### DIRECTIONS FOR THIS TASK
The line that holds "caller (weights 1..KTAB_N)." marks the start. Return it and each following line through the end of the data, unchanged.

### RECORDS FOR THIS TASK
-------
[src/rtl/modmul_r4_pkg.sv]
package modmul_r4_pkg;

  // Number of overflow residues supplied by the caller (weights 1..KTAB_N).
  localparam int unsigned KTAB_N = 6;
  // Width of an overflow-weight index (0..KTAB_N).
  localparam int unsigned KIDX_W = $clog2(KTAB_N + 1);

  typedef enum logic [1:0] {
    ST_IDLE,
    ST_RUN,
    ST_FOLD,
    ST_FIX
  } mm_state_e;

endpackage

[src/rtl/modmul_r4_csa.sv]
// Three-to-two carry-save compressor over WD bits.
module modmul_r4_csa #(
  parameter int unsigned WD = 8
) (
  input  logic [WD-1:0] x_i,
  input  logic [WD-1:0] y_i,
  input  logic [WD-1:0] z_i,
  output logic [WD-1:0] sum_o,
  output logic [WD-1:0] carry_o
);

  logic [WD-1:0] maj;

  assign sum_o   = x_i ^ y_i ^ z_i;
  assign maj     = (x_i & y_i) | (x_i & z_i) | (y_i & z_i);
  assign carry_o = {maj[WD-2:0], 1'b0};

endmodule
-------
### PROBLEM SOLUTION
  // Number of overflow residues supplied by the caller (weights 1..KTAB_N).
  localparam int unsigned KTAB_N = 6;
  // Width of an overflow-weight index (0..KTAB_N).
  localparam int unsigned KIDX_W = $clog2(KTAB_N + 1);

  typedef enum logic [1:0] {
    ST_IDLE,
    ST_RUN,
    ST_FOLD,
    ST_FIX
  } mm_state_e;

endpackage

[src/rtl/modmul_r4_csa.sv]
// Three-to-two carry-save compressor over WD bits.
module modmul_r4_csa #(
  parameter int unsigned WD = 8
) (
  input  logic [WD-1:0] x_i,
  input  logic [WD-1:0] y_i,
  input  logic [WD-1:0] z_i,
  output logic [WD-1:0] sum_o,
  output logic [WD-1:0] carry_o
);

  logic [WD-1:0] maj;

  assign sum_o   = x_i ^ y_i ^ z_i;
  assign maj     = (x_i & y_i) | (x_i & z_i) | (y_i & z_i);
  assign carry_o = {maj[WD-2:0], 1'b0};

endmodule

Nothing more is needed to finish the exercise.